(Exercise inputs)

Source: an optimization exercise on an open RTL-to-GDS flow (aim: small area, a short achievable clock period and few clock cycles). Production flows keep margins and buffers that such runs may drop.
In this exercise RTL edits were held to simulation tests only and were not proved equivalent to the original.

run A:
Design oberon_fpu, start of the top module:
module oberon_fpu (
    input  wire        clk,
    input  wire        rst,           
    input  wire        in_valid,
    output wire        in_ready,
    input  wire [2:0]  in_op,         
    input  wire        in_u,
    input  wire        in_v,
    input  wire [31:0] in_x,
    input  wire [31:0] in_y,
    output wire        out_valid,
    output reg  [31:0] out_result,
    output reg  [31:0] out_h
);
clock: 16.0 ns
lec_check: 0
abc_area: 1
cap_margin: 20
core_margin: 2
core_utilization: 40
slew_margin: 20
standard.sh (not shown) runs the stock make flow with config.mk's settings and CLKGATE_MAP_FILE= SYNTH_SCRIPT=/design/flow/synth_recipe.tcl, a recipe that flattens the netlist after the stock synthesis.
==> flow/flow/run.sh <==
#!/bin/bash
set -euo pipefail
export SETUP_SLACK_MARGIN=8
bash standard.sh > standard_flow.log 2>&1
Looking at the reports, run A completed the entire flow and the layout it produced met the timing, DRC and antenna checks.
Testbench counts of run A, summed over its fixed seeds: cycles 19,486.
--- input diff run A..run B ---
# run A
export LEC_CHECK = 0
export ABC_AREA = 1
export CAP_MARGIN = 20
export CORE_MARGIN = 2
export CORE_UTILIZATION = 40
export SLEW_MARGIN = 20
create_clock -name core_clock -period 16.0 [get_ports {clk}]
# run B
export LEC_CHECK = 0
export ABC_AREA = 1
export CAP_MARGIN = 20
export CORE_MARGIN = 2
export CORE_UTILIZATION = 50
export SLEW_MARGIN = 20
create_clock -name core_clock -period 16.0 [get_ports {clk}]
==> flow/flow/run.sh <==
#!/bin/bash
set -euo pipefail
export SETUP_SLACK_MARGIN=6.5
bash standard.sh > standard_flow.log 2>&1
Results
- Going from run A to run B, final routed wirelength across all metal layers shrank by more than 10%.
- Between run B and run A, it is run B whose antenna diode count is lower, by 3.
- Taking run A as the reference point, the finished layout cell area of run B falls by 4900 µm².
- Hold slack was higher in the run labelled run A.
- Looking at worst setup path endpoint, the out_result[22] result is from run B; the out_result[0] one comes from run A.
- Later-pin clock latency in the skew report, run B and run A, higher one = run A.
- [compare] base=run A new=run B: setup slack moved down, share of final layout cell area taken by clock buffers and inverters level.
Here is what was changed in the inputs of run C compared with run B.
# run B
export LEC_CHECK = 0
export ABC_AREA = 1
export CAP_MARGIN = 20
export CORE_MARGIN = 2
export CORE_UTILIZATION = 50
export SLEW_MARGIN = 20
create_clock -name core_clock -period 16.0 [get_ports {clk}]
# run C
export LEC_CHECK = 0
export ABC_AREA = 1
export CAP_MARGIN = 20
export CORE_MARGIN = 2
export CORE_UTILIZATION = 40
export SLEW_MARGIN = 20
create_clock -name core_clock -period 16.0 [get_ports {clk}]
[summary]
In run C the global-route usage turned out 8.9 points lower than in run B. Run C ended up with out_result[0] as its last element of the critical path; run B ended up with out_result[22]. Run C — post-CTS setup buffer count 6 higher, run B as reference. Delta (run C minus run B): worst hold slack rose 0.043 ns, total of cells resized after clock tree synthesis rose 14, fraction of the cycle the final worst path needs about even, setup slack of the critical path after layout fell 0.0058 ns. Run B → run C: met1 track demand over resource in global routing went down; via count went down; final worst clock skew went up.
Input-level comparison between run D and run C:
# run C
export LEC_CHECK = 0
export ABC_AREA = 1
export CAP_MARGIN = 20
export CORE_MARGIN = 2
export CORE_UTILIZATION = 40
export SLEW_MARGIN = 20
create_clock -name core_clock -period 16.0 [get_ports {clk}]
# run D
export LEC_CHECK = 0
export ABC_AREA = 1
export CAP_MARGIN = 20
export CORE_MARGIN = 2
export CORE_UTILIZATION = 40
export SETUP_SLACK_MARGIN = 5
export SLEW_MARGIN = 20
create_clock -name core_clock -period 16.0 [get_ports {clk}]
==> flow/run.sh (new file) <==
#!/bin/bash
# synth_recipe.tcl (not shown) runs the flow's synth.tcl, then flattens the netlist and writes it again
# the make line also repeats each setting of config.mk as NAME=value (left out here)
make -C /OpenROAD-flow-scripts/flow DESIGN_CONFIG=/design/flow/config.mk WORK_HOME=/design/flow/orfs CLKGATE_MAP_FILE= SYNTH_SCRIPT=/design/flow/synth_recipe.tcl finish
removed: flow/flow/run.sh
removed: flow/standard.sh
### Flow results
Run D ended up with sky130_fd_sc_hd__edfxtp_1 as its cell with the biggest individual delay on the critical path; run C ended up with sky130_fd_sc_hd__dfxtp_4.
Delta (run D minus run C): share of cell area taken by flip-flops and latches higher; endpoint required time on the critical path higher.
For run D, the source of the critical timing path was fdvr$_DFFE_PP_, unlike run C, where it was LO[26]$_DFF_P_.

separate check: timing with driven ports:
In the flow no input, the clock included, has a driving cell. The finished layouts below were timed again as built, in two steps. Step 1: set_driving_cell puts a clkbuf_16 on clk and a buf_2 on each other input, an assumption about the parent block. Step 2 adds t to the input delays and takes it off the output delays; t is the mean of the earliest and latest rising clock arrival at the registers after step 1. Input paths then give back, and output paths get back, about the clock's delay inside the block. Slacks: no drivers / after step 1 / after step 2; pairs: no drivers / after step 1.
| run | t, ns | setup WS [ns] | worst setup path after step 2 | worst data-port slew with drivers (ns) | cell pins on the clock port's net |
|---|---|---|---|---|---|
| run A | 0.603 | 6.707 / 6.631 / 7.167 | register to register | 0.08 | 1 |
| run B | 0.553 | 6.656 / 6.588 / 6.680 | register to register | 0.04 | 1 |
| run C | 0.606 | 6.650 / 6.580 / 6.751 | register to register | 0.06 | 1 |
| run D | 0.599 | 5.546 / 5.525 / 5.546 | register to register | 0.06 | 1 |
After both steps setup and hold are still met in every run listed.
What follows belongs to an exercise in optimizing a design on an open flow for small area; a production flow would make more cautious choices. In this exercise RTL edits were held to simulation tests only and were not proved equivalent to the original. Power and IR drop assume default switching activity.

$ cat flow/design.v
module ubxcodec (
    input  wire        clk,
    input  wire        rst,           
    input  wire        reg_we,
    input  wire [3:0]  reg_waddr,
    input  wire [31:0] reg_wdata,
    input  wire [3:0]  reg_raddr,
    output reg  [31:0] reg_rdata,
    output wire        done_irq,
    output wire        txbuf_re,
    output wire [14:0] txbuf_addr,
    input  wire [7:0]  txbuf_rdata,
    output wire        rxbuf_we,
    output wire [14:0] rxbuf_waddr,
    output wire [7:0]  rxbuf_wdata,
    output wire        rx_req,
    input  wire        rx_valid,
    input  wire        rx_none,
    input  wire [7:0]  rx_data,
    input  wire        tick,
    output reg         tx_valid,
    output reg  [7:0]  tx_data,
    input  wire        tx_ready,
    input  wire        sin_valid,
    input  wire [9:0]  sin_sym,
    output reg         sin_ready,
    output reg         sout_valid,
    output reg  [9:0]  sout_sym,
    input  wire        sout_ready,
    input  wire        din_valid,
    input  wire [7:0]  din_data,
    output reg         din_ready
);
    localparam [3:0] R_CMD = 4'd0, R_STATUS = 4'd1, R_RESULT = 4'd2, R_ARG_CLSID = 4'd3,
                     R_ARG_LEN = 4'd4, R_ARG_NAME = 4'd5, R_TIMEOUT = 4'd6, R_ELAPSED = 4'd7,
                     R_MSG_CLSID = 4'd8, R_MSG_LEN = 4'd9, R_CKOUT = 4'd10, R_RCKOUT = 4'd11,
                     R_XOUT = 4'd12, R_CONFIG = 4'd13;
    localparam [3:0] RES_OK = 4'b0001, RES_NO_MESSAGE = 4'b0010,
                     ERR_PAYLOAD_TOO_LARGE = 4'b1000, ERR_UNKNOWN_MESSAGE_TYPE = 4'b1001,
                     ERR_FRAMING = 4'b1010, ERR_CHECKSUM_MISMATCH = 4'b1011,
                     ERR_TRANSPORT = 4'b1100, ERR_TEXT_FORMAT = 4'b1101,
                     ERR_BAD_COMMAND = 4'b1110;
    localparam [1:0] G_IDLE = 2'd0, G_UBX = 2'd1, G_NMEA = 2'd2, G_CK = 2'd3;
    reg [1:0]  grp;
    reg        dir;           
    reg [3:0]  ph;
    reg        done, msg_valid, fe_sync2;
    reg [3:0]  res;
    reg [15:0] arg_clsid, arg_len;
    reg [7:0]  arg_name;
    reg [31:0] timeout, elapsed;
    reg [7:0]  ck_a, ck_b, xacc;
    reg [7:0]  rck_a, rck_b, rxck;
    reg [7:0]  msg_cls, msg_id;
    reg [14:0] msg_len;
    reg [7:0]  cls, id;
    reg [14:0] len;
    reg [14:0] cnt;
    reg        lst;           
    reg        expd;          
    wire busy = (grp != G_IDLE);
    wire ubx  = (grp == G_UBX);
    wire nmea = (grp == G_NMEA);
    wire ckg  = (grp == G_CK);
    wire uenc = ubx & ~dir;
    wire urcv = ubx & dir;
    wire nenc = nmea & ~dir;
    wire ndec = nmea & dir;
    wire p0 = (ph == 4'd0), p1 = (ph == 4'd1), p2 = (ph == 4'd2), p3 = (ph == 4'd3);
    wire p4 = (ph == 4'd4), p5 = (ph == 4'd5), p6 = (ph == 4'd6), p7 = (ph == 4'd7);
    wire p8 = (ph == 4'd8);
    function [32:0] inc32;
        input [31:0] a;
        integer i;
        reg c;
        begin
            c = 1'b1;
            for (i = 0; i < 32; i = i + 1) begin
                inc32[i] = a[i] ^ c;
                c = c & a[i];
            end
            inc32[32] = c;
        end
    endfunction
    function [15:0] inc15;
        input [14:0] a;
        integer i;
        reg c;
        begin
            c = 1'b1;
            for (i = 0; i < 15; i = i + 1) begin
                inc15[i] = a[i] ^ c;
                c = c & a[i];
            end
            inc15[15] = c;
        end
    endfunction
    function [7:0] add8;
        input [7:0] a, b;
        integer i;
        reg c;
        begin
            c = 1'b0;
            for (i = 0; i < 8; i = i + 1) begin
                add8[i] = a[i] ^ b[i] ^ c;
                c = (a[i] & b[i]) | (c & (a[i] ^ b[i]));
            end
        end
    endfunction
    wire [7:0] sin_ch   = sin_sym[7:0];
    wire [1:0] sin_kind = sin_sym[9:8];
    wire [3:0] nib      = p2 ? xacc[7:4] : xacc[3:0];
    wire [7:0] hexc     = (nib <= 4'd9) ? {4'h3, nib} : {4'h3, nib} + 8'h07;
    wire t_txb = ckg | (uenc & p6);
    wire [7:0] symb = (sin_kind == 2'b00) ? sin_ch : (sin_kind == 2'b01) ? 8'h2C : 8'h2A;
    wire [7:0] tbyte = ({8{t_txb}} & txbuf_rdata) |
                       ({8{urcv}} & rx_data) | ({8{ndec}} & din_data) |
                       ({8{uenc & p0}} & 8'hB5) | ({8{uenc & p1}} & 8'h62) |
                       ({8{uenc & p2}} & arg_clsid[7:0]) | ({8{uenc & p3}} & arg_clsid[15:8]) |
                       ({8{uenc & p4}} & arg_len[7:0]) | ({8{uenc & p5}} & arg_len[15:8]) |
                       ({8{uenc & p7}} & ck_a) | ({8{uenc & p8}} & ck_b) |
                       ({8{nenc & (p0 | p1)}} & symb) | ({8{nenc & (p2 | p3)}} & hexc) |
                       ({8{nenc & p4}} & 8'h0D) | ({8{nenc & p5}} & 8'h0A);
    wire sin_pass = sin_valid & (p0 ? (sin_kind == 2'b00 && sin_ch == 8'h24) : (sin_kind != 2'b11));
    wire nfb      = p0 | p1;
    always @(*) begin
        tx_data   = tbyte;
        tx_valid  = uenc | (nenc & (nfb ? sin_pass : 1'b1));
        sin_ready = nenc & nfb & (~sin_pass | tx_ready);
    end
    wire d_24 = (din_data == 8'h24);
    wire d_2c = (din_data == 8'h2C);
    wire d_2a = (din_data == 8'h2A);
    wire d_0d = (din_data == 8'h0D);
    wire d_0a = (din_data == 8'h0A);
    wire d_hex = (din_data[7:4] == 4'h3 && din_data[3:0] <= 4'd9) ||
                 (din_data[7:4] == 4'h4 && din_data[3:0] >= 4'd1 && din_data[3:0] <= 4'd6);
    wire [3:0] d_hexval = din_data[6] ? din_data[3:0] + 4'd9 : din_data[3:0];
    wire ck_match = (rxck == xacc);
    always @(*) begin
        sout_valid = ndec & din_valid & (p0 ? d_24 :
                                         p1 ? ~(d_2a | d_0d | d_0a | d_24) :
                                         p5 ? (d_0a & ck_match) : 1'b0);
        sout_sym   = {d_0a, d_2c, din_data & {8{~(d_2c | d_0a)}}};
        din_ready  = ndec & (~sout_valid | sout_ready);
    end
    wire tx_fire  = tx_valid && tx_ready;
    wire sin_fire = sin_valid && sin_ready;
    wire din_fire = din_valid && din_ready;
    wire rx_fire  = rx_req && rx_valid;
    wire rx_byte  = rx_fire & ~rx_none;
    wire [7:0] byte_in = tbyte;
    wire [7:0] ck_a_next = add8(ck_a, byte_in);
    wire [7:0] ck_b_next = add8(ck_b, ck_a_next);
    wire [15:0] cnt_inc = inc15(cnt);
    wire [15:0] lim     = urcv ? {1'b0, len} : arg_len;
    wire        at_end  = (cnt_inc == lim);
    assign rx_req     = urcv;
    assign txbuf_re   = (uenc & p6) | (ckg & ~lst);
    assign txbuf_addr = cnt;
    assign rxbuf_we    = urcv & p6 & rx_byte;
    assign rxbuf_waddr = cnt;
    assign rxbuf_wdata = rx_data;
    assign done_irq = done;
    always @(*) begin
        case (reg_raddr)
            R_STATUS:    reg_rdata = {28'd0, fe_sync2, msg_valid, done, busy};
            R_RESULT:    reg_rdata = {27'd0, res[3], 1'b0, res[2:0]};
            R_ARG_CLSID: reg_rdata = {16'd0, arg_clsid};
            R_ARG_LEN:   reg_rdata = {16'd0, arg_len};
            R_ARG_NAME:  reg_rdata = {24'd0, arg_name};
            R_TIMEOUT:   reg_rdata = timeout;
            R_ELAPSED:   reg_rdata = elapsed;
            R_MSG_CLSID: reg_rdata = {16'd0, msg_id, msg_cls};
            R_MSG_LEN:   reg_rdata = {17'd0, msg_len};
            R_CKOUT:     reg_rdata = {16'd0, ck_b, ck_a};
            R_RCKOUT:    reg_rdata = {16'd0, rck_b, rck_a};
            R_XOUT:      reg_rdata = {16'd0, rxck, xacc};
            R_CONFIG:    reg_rdata = 32'h00007FFF;
            default:     reg_rdata = 32'd0;
        endcase
    end
    wire        cmd_fire = reg_we && !busy && reg_waddr == R_CMD;
    wire [7:0]  op       = reg_wdata[7:0];
    wire        len_zero = (arg_len == 16'd0);
    wire [32:0] el_pre;
    assign el_pre[0] = 1'b1;
    genvar gk;
    generate
        for (gk = 0; gk < 32; gk = gk + 1) begin : g_elp
            assign el_pre[gk + 1] = el_pre[gk] & elapsed[gk];
        end
    endgenerate
    wire [31:0] el_inc_p = el_pre[31:0];
    wire [32:0] el_inc   = {el_pre[32], 32'd0};
    wire        host_wr  = reg_we && !busy;
    wire        ck_len_ok  = !(arg_len > 16'd32768);
    wire        enc_len_ok = !arg_len[15];
    reg        lk_hit;
    reg [15:0] lk_val;
    always @(*) begin
        lk_hit = 1'b1;
        case (arg_name)
            8'h00:   lk_val = 16'h0106;
            8'h01:   lk_val = 16'h2406;
            8'h02:   lk_val = 16'h0906;
            8'h80:   lk_val = 16'h01F0;
            8'h81:   lk_val = 16'h04F0;
            8'h82:   lk_val = 16'h03F0;
            default: begin lk_val = 16'h0000; lk_hit = 1'b0; end
        endcase
    end
    wire nrst = ~rst;
    wire w_clsid = nrst & host_wr & (reg_waddr == R_ARG_CLSID);
    wire l_clsid = nrst & cmd_fire & (op == 8'h03) & lk_hit;
    wire h_clsid = nrst & ~(host_wr & (reg_waddr == R_ARG_CLSID)) & ~(cmd_fire & (op == 8'h03) & lk_hit);
    wire w_len   = nrst & host_wr & (reg_waddr == R_ARG_LEN);
    wire h_len   = nrst & ~(host_wr & (reg_waddr == R_ARG_LEN));
    wire w_name  = nrst & host_wr & (reg_waddr == R_ARG_NAME);
    wire h_name  = nrst & ~(host_wr & (reg_waddr == R_ARG_NAME));
    wire w_to    = nrst & host_wr & (reg_waddr == R_TIMEOUT);
    wire h_to    = nrst & ~(host_wr & (reg_waddr == R_TIMEOUT));
    wire el_clr  = cmd_fire & (op == 8'h05);
    wire el_step = tick & urcv & ~el_inc[32];
    wire s_el_inc  = nrst & el_step;
    wire s_el_hold = nrst & ~el_step & ~el_clr;
    wire in_ubx_fold = (ph >= 4'd2) && (ph <= 4'd6);
    wire ck_fold = (ckg & ~lst & ~ph[0]) | (uenc & tx_fire & in_ubx_fold) |
                   (urcv & rx_byte & in_ubx_fold);
    wire ck_clr  = (cmd_fire & (((op == 8'h01) & ck_len_ok) | ((op == 8'h04) & enc_len_ok))) |
                   (urcv & rx_byte & p1 & (rx_data == 8'h62));
    wire s_ck_f  = nrst & ck_fold;
    wire s_ck_h  = nrst & ~ck_fold & ~ck_clr;
    wire x_fold = (ckg & ~lst & ph[0]) | (nenc & p1 & sin_fire & ~sin_kind[1]) |
                  (ndec & p1 & din_fire & ~(d_2a | d_0d | d_0a | d_24));
    wire x_clr  = cmd_fire & (((op == 8'h02) & ck_len_ok) | (op == 8'h06) | (op == 8'h07));
    wire s_x_f  = nrst & x_fold;
    wire s_x_h  = nrst & ~x_fold & ~x_clr;
    wire rx_clr = cmd_fire & (op == 8'h07);
    wire rx_hi  = ndec & p2 & din_fire & d_hex;
    wire rx_lo  = ndec & p3 & din_fire & d_hex;
    wire s_rxh_w = nrst & rx_hi;
    wire s_rxh_h = nrst & ~rx_hi & ~rx_clr;
    wire s_rxl_w = nrst & rx_lo;
    wire s_rxl_h = nrst & ~rx_lo & ~rx_clr;
    wire rck_a_w = urcv & rx_byte & p7;
    wire rck_b_w = urcv & rx_byte & p8;
    wire frame_ok = (rck_a == ck_a) && (rx_data == ck_b);
    wire msg_w   = rck_b_w & frame_ok;
    always @(posedge clk) begin
        arg_clsid <= ({16{w_clsid}} & reg_wdata[15:0]) | ({16{l_clsid}} & lk_val) |
                     ({16{h_clsid}} & arg_clsid);
        arg_len   <= ({16{w_len}} & reg_wdata[15:0]) | ({16{h_len}} & arg_len);
        arg_name  <= ({8{w_name}} & reg_wdata[7:0]) | ({8{h_name}} & arg_name);
        timeout   <= ({32{w_to}} & reg_wdata) | ({32{h_to}} & timeout);
        elapsed   <= {32{nrst & ~el_clr}} & (elapsed ^ ({32{el_step}} & el_inc_p));
        ck_a      <= ({8{s_ck_f}} & ck_a_next) | ({8{s_ck_h}} & ck_a);
        ck_b      <= ({8{s_ck_f}} & ck_b_next) | ({8{s_ck_h}} & ck_b);
        xacc      <= ({8{s_x_f}} & (xacc ^ byte_in)) | ({8{s_x_h}} & xacc);
        rxck[7:4] <= ({4{s_rxh_w}} & d_hexval) | ({4{s_rxh_h}} & rxck[7:4]);
        rxck[3:0] <= ({4{s_rxl_w}} & d_hexval) | ({4{s_rxl_h}} & rxck[3:0]);
        rck_a     <= ({8{nrst & rck_a_w}} & rx_data) | ({8{nrst & ~rck_a_w}} & rck_a);
        rck_b     <= ({8{nrst & rck_b_w}} & rx_data) | ({8{nrst & ~rck_b_w}} & rck_b);
        msg_cls   <= ({8{nrst & msg_w}} & cls) | ({8{nrst & ~msg_w}} & msg_cls);
        msg_id    <= ({8{nrst & msg_w}} & id)  | ({8{nrst & ~msg_w}} & msg_id);
        msg_len   <= ({15{nrst & msg_w}} & len) | ({15{nrst & ~msg_w}} & msg_len);
    end
    wire cnt_step = (ckg & ~lst) | (uenc & p6 & tx_fire) | (urcv & p6 & rx_byte);
    always @(posedge clk) begin
        cnt <= ({15{cnt_step}} & cnt_inc[14:0]) | ({15{busy & ~cnt_step}} & cnt);
        if (!busy)
            lst <= len_zero;
        else if (ckg)
            lst <= at_end;
        if (!busy)
            expd <= 1'b0;
        else if (tick && urcv && !el_inc[32] && elapsed == timeout)
            expd <= 1'b1;
        if (urcv & rx_byte) begin
            if (p2) cls <= rx_data;
            if (p3) id  <= rx_data;
            if (p4) len[7:0]  <= rx_data;
            if (p5) len[14:8] <= rx_data[6:0];
        end
    end
    reg       adv, adv2, resync, fin;
    reg [3:0] code;
    always @(*) begin
        adv = 1'b0; adv2 = 1'b0; resync = 1'b0; fin = 1'b0; code = RES_OK;
        case (grp)
            G_CK: fin = lst;
            G_UBX: begin
                if (!dir) begin
                    if (tx_ready) begin
                        fin  = p8;
                        adv  = ~p8 & (~p6 | at_end);
                        adv2 = p5 & len_zero;
                    end
                end else if (rx_valid) begin
                    if (p0) begin
                        fin  = expd;
                        code = RES_NO_MESSAGE;
                        adv  = ~expd & ~rx_none & (rx_data == 8'hB5);
                    end else if (rx_none) begin
                        fin  = 1'b1;
                        code = ERR_TRANSPORT;
                    end else begin
                        if (p1) begin
                            adv    = (rx_data == 8'h62);
                            resync = ~(rx_data == 8'h62);
                        end
                        if (p2 | p3 | p4 | p7) adv = 1'b1;
                        if (p5) begin
                            fin  = rx_data[7];
                            code = ERR_FRAMING;
                            adv  = ~rx_data[7];
                            adv2 = ({rx_data, len[7:0]} == 16'd0);
                        end
                        if (p6) adv = at_end;
                        if (p8) begin
                            fin  = 1'b1;
                            code = frame_ok ? RES_OK : ERR_CHECKSUM_MISMATCH;
                        end
                    end
                end
            end
            G_NMEA: begin
                if (!dir) begin
                    if (nfb) begin
                        if (sin_fire) begin
                            code = ERR_TEXT_FORMAT;
                            if (p0) begin
                                adv = sin_pass;
                                fin = ~sin_pass;
                            end else begin
                                adv = (sin_kind == 2'b10);
                                fin = (sin_kind == 2'b11);
                            end
                        end
                    end else if (tx_ready) begin
                        fin = p5;
                        adv = ~p5;
                    end
                end else if (din_fire) begin
                    code = ERR_TEXT_FORMAT;
                    if (p0) begin adv = d_24; fin = ~d_24; end
                    if (p1) begin adv = d_2a; fin = d_0d | d_0a | d_24; end
                    if (p2 | p3) begin adv = d_hex; fin = ~d_hex; end
                    if (p4) begin adv = d_0d; fin = ~d_0d; end
                    if (p5) begin
                        fin = 1'b1;
                        code = !d_0a ? ERR_TEXT_FORMAT : ck_match ? RES_OK : ERR_CHECKSUM_MISMATCH;
                    end
                end
            end
            default: ;
        endcase
    end
    reg        c_busy;
    reg [1:0]  c_grp;
    reg        c_dir;
    reg [3:0]  c_code;
    always @(*) begin
        c_busy = 1'b1; c_grp = G_UBX; c_dir = 1'b0; c_code = RES_OK;
        case (op)
            8'h01, 8'h02: begin c_busy = ck_len_ok; c_grp = G_CK; c_code = ERR_PAYLOAD_TOO_LARGE; end
            8'h03: begin c_busy = 1'b0; c_code = lk_hit ? RES_OK : ERR_UNKNOWN_MESSAGE_TYPE; end
            8'h04: begin c_busy = enc_len_ok; c_grp = G_UBX; c_code = ERR_PAYLOAD_TOO_LARGE; end
            8'h05: begin c_grp = G_UBX; c_dir = 1'b1; end
            8'h06: begin c_grp = G_NMEA; end
            8'h07: begin c_grp = G_NMEA; c_dir = 1'b1; end
            default: begin c_busy = 1'b0; c_code = ERR_BAD_COMMAND; end
        endcase
    end
    always @(posedge clk) begin
        if (rst) begin
            grp       <= G_IDLE;
            dir       <= 1'b0;
            ph        <= 4'd0;
            done      <= 1'b0;
            msg_valid <= 1'b0;
            fe_sync2  <= 1'b0;
            res       <= 4'd0;
        end else if (!busy) begin
            ph <= 4'd0;
            if (cmd_fire) begin
                done <= ~c_busy;
                if (c_busy) begin
                    grp <= c_grp;
                    dir <= c_dir;
                    ph  <= {3'b000, (c_grp == G_CK) & op[1]};
                end else begin
                    res <= c_code;
                end
                if (op == 8'h05) begin
                    fe_sync2  <= 1'b0;
                    msg_valid <= 1'b0;
                end
            end
        end else begin
            if (fin) begin
                res  <= code;
                done <= 1'b1;
                grp  <= G_IDLE;
            end
            if (resync) begin
                ph       <= 4'd0;
                fe_sync2 <= 1'b1;
            end else begin
                ph <= ph + {2'b00, adv & adv2, adv & ~adv2};
            end
            if (urcv & rx_valid & p8 & ~rx_none & frame_ok)
                msg_valid <= 1'b1;
        end
    end
endmodule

(End Exercise inputs)

Restate word for word the lines in the material above from the one with "lk_val = 16'h01F0;" to the one with "wire l_clsid = nrst"; both of those lines count, and nothing else does.

= Answer =
            8'h80:   lk_val = 16'h01F0;
            8'h81:   lk_val = 16'h04F0;
            8'h82:   lk_val = 16'h03F0;
            default: begin lk_val = 16'h0000; lk_hit = 1'b0; end
        endcase
    end
    wire nrst = ~rst;
    wire w_clsid = nrst & host_wr & (reg_waddr == R_ARG_CLSID);
    wire l_clsid = nrst & cmd_fire & (op == 8'h03) & lk_hit;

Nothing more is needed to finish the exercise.